## [What is expected]
Beginning with the first line of the data below, reproduce every line unchanged, ending with the line that holds "ZERO | 7.64 | 6 |".

## [Data provided]
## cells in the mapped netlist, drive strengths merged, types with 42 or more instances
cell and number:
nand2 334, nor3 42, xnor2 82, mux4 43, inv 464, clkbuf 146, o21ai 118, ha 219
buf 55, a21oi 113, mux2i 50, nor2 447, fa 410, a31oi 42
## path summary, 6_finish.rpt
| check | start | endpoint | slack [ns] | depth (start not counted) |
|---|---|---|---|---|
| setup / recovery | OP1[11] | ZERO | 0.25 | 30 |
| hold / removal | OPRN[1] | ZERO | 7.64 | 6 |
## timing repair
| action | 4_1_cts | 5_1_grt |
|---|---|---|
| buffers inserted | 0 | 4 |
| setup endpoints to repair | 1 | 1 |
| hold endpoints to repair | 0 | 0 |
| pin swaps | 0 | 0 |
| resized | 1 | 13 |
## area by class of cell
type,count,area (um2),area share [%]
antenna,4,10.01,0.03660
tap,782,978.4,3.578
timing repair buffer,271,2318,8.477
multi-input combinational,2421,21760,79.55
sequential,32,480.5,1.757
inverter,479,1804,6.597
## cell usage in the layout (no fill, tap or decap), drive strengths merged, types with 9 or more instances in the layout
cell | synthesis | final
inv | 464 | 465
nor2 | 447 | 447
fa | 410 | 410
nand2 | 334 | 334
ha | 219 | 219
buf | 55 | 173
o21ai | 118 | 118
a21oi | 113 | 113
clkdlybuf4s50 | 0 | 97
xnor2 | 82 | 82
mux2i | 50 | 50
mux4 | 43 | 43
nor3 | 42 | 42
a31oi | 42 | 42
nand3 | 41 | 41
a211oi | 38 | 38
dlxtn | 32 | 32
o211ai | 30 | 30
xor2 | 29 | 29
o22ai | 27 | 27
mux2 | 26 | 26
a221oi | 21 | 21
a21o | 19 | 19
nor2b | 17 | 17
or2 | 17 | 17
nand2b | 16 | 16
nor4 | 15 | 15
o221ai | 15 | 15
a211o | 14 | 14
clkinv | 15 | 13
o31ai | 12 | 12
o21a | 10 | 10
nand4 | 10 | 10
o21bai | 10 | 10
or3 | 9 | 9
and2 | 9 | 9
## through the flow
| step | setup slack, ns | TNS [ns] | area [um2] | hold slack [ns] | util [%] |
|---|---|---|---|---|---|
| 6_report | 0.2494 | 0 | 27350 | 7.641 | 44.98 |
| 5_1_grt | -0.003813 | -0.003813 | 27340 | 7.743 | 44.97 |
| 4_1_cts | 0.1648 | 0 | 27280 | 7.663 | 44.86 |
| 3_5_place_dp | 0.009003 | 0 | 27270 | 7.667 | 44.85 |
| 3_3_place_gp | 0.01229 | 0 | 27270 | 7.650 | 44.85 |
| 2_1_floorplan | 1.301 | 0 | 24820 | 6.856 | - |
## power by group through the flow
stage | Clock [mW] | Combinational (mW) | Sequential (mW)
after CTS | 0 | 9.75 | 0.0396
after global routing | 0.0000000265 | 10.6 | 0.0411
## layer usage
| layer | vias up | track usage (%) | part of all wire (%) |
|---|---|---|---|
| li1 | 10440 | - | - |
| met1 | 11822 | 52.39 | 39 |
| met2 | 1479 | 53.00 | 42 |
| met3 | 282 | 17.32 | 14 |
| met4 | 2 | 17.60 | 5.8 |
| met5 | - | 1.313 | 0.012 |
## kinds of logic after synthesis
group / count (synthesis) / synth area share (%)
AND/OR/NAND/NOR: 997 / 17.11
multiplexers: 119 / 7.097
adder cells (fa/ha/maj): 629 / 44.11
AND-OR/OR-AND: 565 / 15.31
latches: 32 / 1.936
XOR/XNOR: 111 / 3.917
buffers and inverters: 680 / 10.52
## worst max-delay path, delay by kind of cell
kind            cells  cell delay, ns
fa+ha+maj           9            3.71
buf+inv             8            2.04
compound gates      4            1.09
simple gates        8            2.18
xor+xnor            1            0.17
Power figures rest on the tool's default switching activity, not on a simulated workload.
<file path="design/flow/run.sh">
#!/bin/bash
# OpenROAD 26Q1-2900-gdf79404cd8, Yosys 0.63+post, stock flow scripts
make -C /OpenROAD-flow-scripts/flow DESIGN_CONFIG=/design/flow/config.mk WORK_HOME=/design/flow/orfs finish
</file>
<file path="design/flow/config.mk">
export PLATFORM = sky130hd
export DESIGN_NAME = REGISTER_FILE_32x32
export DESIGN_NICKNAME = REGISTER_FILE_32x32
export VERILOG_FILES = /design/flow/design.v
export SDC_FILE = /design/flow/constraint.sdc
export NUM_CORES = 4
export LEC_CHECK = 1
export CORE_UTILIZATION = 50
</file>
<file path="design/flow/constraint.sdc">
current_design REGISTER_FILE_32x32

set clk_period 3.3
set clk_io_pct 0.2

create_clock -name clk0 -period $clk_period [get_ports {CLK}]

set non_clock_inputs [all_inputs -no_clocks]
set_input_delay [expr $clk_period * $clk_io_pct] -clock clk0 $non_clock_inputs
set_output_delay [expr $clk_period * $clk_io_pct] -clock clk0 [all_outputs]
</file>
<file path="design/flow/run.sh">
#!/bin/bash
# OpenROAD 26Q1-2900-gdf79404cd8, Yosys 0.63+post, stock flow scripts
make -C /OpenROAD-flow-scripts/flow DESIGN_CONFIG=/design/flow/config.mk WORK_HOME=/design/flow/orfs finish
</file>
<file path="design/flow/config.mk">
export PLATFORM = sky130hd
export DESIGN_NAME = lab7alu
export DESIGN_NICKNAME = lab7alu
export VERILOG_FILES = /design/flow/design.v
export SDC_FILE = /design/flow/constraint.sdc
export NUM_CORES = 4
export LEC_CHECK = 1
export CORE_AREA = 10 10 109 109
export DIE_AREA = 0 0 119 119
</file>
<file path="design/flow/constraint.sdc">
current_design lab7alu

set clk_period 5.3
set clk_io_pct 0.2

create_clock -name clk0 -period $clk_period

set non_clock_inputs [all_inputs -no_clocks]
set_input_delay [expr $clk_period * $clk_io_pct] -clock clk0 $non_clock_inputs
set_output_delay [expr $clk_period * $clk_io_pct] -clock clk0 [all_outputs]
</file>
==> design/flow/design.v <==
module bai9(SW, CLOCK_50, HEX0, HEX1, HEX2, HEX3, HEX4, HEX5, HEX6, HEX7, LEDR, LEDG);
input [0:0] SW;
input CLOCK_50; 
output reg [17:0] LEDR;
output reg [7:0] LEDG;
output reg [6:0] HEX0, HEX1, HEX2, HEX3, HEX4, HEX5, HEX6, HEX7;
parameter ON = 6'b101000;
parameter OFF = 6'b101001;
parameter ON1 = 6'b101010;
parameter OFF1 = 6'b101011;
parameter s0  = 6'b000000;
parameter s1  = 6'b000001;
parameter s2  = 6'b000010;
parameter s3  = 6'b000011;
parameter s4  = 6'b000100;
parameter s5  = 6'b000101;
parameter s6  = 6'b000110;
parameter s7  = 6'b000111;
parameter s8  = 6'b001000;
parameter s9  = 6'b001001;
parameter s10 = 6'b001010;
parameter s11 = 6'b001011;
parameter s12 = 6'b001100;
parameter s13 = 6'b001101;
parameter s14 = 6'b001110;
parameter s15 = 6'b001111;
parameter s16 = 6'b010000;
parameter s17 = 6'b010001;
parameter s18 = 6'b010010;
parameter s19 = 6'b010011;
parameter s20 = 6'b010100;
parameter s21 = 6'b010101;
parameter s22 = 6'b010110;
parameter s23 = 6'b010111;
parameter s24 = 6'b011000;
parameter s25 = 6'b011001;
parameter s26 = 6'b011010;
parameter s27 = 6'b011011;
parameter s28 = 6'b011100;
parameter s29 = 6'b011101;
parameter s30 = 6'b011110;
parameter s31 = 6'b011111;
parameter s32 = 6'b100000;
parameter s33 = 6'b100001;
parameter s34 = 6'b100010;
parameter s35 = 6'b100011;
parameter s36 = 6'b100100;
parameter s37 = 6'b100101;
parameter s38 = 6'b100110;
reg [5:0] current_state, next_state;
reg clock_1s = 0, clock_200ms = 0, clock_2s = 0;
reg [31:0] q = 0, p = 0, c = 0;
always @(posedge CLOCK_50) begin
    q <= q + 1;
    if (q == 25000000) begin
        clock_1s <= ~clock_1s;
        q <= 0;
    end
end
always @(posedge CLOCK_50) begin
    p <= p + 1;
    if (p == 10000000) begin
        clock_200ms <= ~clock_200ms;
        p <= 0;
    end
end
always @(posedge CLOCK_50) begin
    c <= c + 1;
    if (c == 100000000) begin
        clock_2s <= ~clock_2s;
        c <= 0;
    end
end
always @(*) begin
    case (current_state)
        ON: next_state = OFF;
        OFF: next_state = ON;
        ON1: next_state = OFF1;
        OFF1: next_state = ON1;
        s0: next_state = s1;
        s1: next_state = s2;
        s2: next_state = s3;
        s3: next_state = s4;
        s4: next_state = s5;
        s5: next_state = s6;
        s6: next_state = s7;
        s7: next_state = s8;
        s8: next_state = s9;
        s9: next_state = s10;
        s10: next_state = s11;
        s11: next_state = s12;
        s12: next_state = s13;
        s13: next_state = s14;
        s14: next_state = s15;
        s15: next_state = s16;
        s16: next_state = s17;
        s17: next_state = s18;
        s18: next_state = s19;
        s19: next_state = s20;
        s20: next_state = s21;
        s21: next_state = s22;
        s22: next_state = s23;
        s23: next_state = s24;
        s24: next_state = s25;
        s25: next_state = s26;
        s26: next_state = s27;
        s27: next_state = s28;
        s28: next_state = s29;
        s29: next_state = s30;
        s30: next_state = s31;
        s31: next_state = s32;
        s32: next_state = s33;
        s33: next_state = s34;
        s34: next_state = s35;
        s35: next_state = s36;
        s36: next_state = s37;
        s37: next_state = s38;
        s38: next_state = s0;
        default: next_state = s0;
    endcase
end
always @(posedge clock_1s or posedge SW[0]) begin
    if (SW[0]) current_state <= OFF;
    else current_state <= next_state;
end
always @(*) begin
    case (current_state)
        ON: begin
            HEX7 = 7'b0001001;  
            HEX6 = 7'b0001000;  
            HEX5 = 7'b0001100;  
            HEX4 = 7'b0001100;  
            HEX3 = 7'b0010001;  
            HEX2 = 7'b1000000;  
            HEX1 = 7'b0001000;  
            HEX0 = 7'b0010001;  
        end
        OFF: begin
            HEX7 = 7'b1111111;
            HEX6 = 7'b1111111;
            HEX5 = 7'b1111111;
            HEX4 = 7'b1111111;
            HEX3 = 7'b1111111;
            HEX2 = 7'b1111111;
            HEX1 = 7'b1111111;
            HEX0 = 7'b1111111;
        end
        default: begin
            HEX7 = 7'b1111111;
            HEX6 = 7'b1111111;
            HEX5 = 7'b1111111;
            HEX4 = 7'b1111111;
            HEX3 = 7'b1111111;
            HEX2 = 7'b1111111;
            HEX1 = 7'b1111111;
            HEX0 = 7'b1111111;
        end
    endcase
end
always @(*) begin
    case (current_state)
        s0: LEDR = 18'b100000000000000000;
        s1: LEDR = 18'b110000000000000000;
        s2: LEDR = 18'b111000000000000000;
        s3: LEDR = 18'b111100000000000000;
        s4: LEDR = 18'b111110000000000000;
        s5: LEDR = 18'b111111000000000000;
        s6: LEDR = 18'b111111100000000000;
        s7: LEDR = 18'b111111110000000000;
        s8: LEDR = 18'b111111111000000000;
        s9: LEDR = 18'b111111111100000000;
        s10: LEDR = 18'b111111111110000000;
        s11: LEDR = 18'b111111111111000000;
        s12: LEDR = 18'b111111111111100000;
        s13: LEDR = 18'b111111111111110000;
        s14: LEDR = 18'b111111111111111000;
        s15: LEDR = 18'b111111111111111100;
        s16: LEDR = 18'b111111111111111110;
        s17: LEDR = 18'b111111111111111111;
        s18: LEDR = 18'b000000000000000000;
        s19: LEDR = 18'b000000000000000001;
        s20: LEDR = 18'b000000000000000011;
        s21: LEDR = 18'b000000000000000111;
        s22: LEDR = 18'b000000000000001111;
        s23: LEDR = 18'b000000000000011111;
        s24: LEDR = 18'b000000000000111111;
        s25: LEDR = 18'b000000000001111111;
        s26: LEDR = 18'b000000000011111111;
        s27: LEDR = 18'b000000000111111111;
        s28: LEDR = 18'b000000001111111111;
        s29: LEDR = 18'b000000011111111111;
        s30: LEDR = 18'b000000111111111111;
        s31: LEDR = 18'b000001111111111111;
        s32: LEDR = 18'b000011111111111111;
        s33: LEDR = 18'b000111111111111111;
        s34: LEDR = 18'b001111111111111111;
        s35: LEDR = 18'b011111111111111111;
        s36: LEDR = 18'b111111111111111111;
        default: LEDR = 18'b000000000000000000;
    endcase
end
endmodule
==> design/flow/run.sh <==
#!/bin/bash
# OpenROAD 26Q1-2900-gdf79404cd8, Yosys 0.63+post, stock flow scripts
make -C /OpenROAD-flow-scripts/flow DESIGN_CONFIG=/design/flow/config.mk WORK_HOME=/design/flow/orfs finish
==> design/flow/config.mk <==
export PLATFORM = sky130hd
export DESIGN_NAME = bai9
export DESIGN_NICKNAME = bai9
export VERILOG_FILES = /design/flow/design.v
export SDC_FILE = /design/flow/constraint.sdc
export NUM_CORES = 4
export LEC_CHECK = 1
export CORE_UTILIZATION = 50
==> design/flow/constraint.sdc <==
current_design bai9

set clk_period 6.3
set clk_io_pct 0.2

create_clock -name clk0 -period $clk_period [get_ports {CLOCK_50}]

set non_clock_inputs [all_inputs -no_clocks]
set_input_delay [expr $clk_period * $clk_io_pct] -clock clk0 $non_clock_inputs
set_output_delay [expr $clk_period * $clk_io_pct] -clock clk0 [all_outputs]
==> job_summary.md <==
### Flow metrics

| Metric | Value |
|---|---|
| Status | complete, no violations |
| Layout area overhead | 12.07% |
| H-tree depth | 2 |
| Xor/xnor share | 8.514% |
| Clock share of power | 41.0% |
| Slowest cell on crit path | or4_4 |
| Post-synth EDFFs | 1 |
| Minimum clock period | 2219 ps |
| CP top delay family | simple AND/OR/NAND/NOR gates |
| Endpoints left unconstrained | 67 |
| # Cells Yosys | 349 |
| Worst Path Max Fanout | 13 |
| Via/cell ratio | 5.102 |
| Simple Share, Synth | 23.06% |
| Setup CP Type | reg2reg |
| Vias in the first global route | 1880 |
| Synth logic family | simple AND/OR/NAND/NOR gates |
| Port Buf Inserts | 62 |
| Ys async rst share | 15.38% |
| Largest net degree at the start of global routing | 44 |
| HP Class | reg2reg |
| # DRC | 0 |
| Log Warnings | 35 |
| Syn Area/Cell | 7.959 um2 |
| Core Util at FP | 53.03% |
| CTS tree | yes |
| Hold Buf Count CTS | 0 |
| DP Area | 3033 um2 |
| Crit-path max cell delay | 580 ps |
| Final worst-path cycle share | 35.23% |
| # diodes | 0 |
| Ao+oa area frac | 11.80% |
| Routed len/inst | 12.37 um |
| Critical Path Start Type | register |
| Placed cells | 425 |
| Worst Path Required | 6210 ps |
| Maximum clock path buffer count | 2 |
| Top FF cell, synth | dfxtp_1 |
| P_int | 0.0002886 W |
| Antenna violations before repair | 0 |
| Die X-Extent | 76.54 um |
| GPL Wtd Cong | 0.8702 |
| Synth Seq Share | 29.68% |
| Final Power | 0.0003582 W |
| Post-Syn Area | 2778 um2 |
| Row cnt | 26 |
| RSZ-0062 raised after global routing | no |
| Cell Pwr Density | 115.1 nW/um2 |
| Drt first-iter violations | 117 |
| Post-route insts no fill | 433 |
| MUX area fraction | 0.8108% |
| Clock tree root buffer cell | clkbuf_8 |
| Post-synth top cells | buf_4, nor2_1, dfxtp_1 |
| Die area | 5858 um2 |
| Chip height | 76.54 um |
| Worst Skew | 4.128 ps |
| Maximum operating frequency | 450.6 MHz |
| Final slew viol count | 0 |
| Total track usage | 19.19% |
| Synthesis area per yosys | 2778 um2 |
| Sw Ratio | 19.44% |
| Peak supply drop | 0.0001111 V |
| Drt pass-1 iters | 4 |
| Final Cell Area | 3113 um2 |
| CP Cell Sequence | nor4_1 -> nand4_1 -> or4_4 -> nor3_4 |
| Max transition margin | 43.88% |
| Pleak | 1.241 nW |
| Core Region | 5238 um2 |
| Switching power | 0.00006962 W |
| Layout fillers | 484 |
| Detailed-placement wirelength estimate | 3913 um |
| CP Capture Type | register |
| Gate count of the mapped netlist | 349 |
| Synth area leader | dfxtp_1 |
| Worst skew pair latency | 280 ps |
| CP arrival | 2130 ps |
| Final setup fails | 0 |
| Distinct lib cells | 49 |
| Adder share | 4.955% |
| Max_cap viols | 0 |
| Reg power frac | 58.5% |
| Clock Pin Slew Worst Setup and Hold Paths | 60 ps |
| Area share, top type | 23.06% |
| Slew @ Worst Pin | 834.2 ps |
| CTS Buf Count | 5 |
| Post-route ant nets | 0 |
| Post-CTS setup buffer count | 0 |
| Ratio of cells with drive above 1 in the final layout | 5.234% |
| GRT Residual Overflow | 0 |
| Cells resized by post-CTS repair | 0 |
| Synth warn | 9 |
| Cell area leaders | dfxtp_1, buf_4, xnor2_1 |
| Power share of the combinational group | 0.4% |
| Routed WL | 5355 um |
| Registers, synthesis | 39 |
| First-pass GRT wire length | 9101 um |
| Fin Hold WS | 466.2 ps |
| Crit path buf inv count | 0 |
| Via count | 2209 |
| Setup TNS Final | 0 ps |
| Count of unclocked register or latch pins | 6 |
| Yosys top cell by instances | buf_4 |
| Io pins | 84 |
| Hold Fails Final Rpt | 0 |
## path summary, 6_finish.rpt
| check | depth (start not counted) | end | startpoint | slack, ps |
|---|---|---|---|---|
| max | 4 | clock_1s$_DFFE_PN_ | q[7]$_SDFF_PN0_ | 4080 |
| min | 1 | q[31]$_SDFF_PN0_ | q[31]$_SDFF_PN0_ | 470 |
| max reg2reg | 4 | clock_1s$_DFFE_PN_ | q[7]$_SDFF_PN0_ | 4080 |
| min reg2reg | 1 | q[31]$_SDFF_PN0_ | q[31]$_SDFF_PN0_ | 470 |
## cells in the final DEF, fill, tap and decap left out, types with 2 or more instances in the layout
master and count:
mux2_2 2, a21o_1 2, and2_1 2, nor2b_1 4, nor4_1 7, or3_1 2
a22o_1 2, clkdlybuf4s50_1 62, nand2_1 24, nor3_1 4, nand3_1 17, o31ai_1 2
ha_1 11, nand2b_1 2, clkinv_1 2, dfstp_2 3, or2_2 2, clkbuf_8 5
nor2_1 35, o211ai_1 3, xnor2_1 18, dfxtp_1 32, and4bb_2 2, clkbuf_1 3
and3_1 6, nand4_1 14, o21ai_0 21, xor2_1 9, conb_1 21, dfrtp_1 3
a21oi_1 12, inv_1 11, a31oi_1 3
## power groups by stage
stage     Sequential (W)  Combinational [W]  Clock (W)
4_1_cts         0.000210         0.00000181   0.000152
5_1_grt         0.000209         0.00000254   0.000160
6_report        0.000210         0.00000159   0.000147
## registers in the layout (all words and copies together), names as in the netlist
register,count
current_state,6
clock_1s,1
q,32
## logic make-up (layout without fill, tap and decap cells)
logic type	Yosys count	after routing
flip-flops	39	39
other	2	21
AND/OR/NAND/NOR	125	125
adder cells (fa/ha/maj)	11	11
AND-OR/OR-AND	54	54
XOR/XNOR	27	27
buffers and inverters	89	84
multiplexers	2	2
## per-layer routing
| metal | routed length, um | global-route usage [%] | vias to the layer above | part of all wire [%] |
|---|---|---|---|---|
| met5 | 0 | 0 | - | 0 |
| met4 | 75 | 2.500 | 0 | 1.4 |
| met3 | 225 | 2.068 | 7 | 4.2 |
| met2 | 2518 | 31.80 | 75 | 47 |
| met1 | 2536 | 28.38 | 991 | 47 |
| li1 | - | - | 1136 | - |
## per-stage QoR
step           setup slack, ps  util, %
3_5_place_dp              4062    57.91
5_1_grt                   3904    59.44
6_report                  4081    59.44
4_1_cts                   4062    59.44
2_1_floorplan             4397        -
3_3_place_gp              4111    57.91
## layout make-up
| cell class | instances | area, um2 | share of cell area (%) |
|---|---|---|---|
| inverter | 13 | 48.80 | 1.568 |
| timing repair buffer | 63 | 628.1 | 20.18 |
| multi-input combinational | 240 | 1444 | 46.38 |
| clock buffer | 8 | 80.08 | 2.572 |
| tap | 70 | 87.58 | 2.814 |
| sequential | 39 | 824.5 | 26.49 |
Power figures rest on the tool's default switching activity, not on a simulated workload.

## [Result for this task]
## cells in the mapped netlist, drive strengths merged, types with 42 or more instances
cell and number:
nand2 334, nor3 42, xnor2 82, mux4 43, inv 464, clkbuf 146, o21ai 118, ha 219
buf 55, a21oi 113, mux2i 50, nor2 447, fa 410, a31oi 42
## path summary, 6_finish.rpt
| check | start | endpoint | slack [ns] | depth (start not counted) |
|---|---|---|---|---|
| setup / recovery | OP1[11] | ZERO | 0.25 | 30 |
| hold / removal | OPRN[1] | ZERO | 7.64 | 6 |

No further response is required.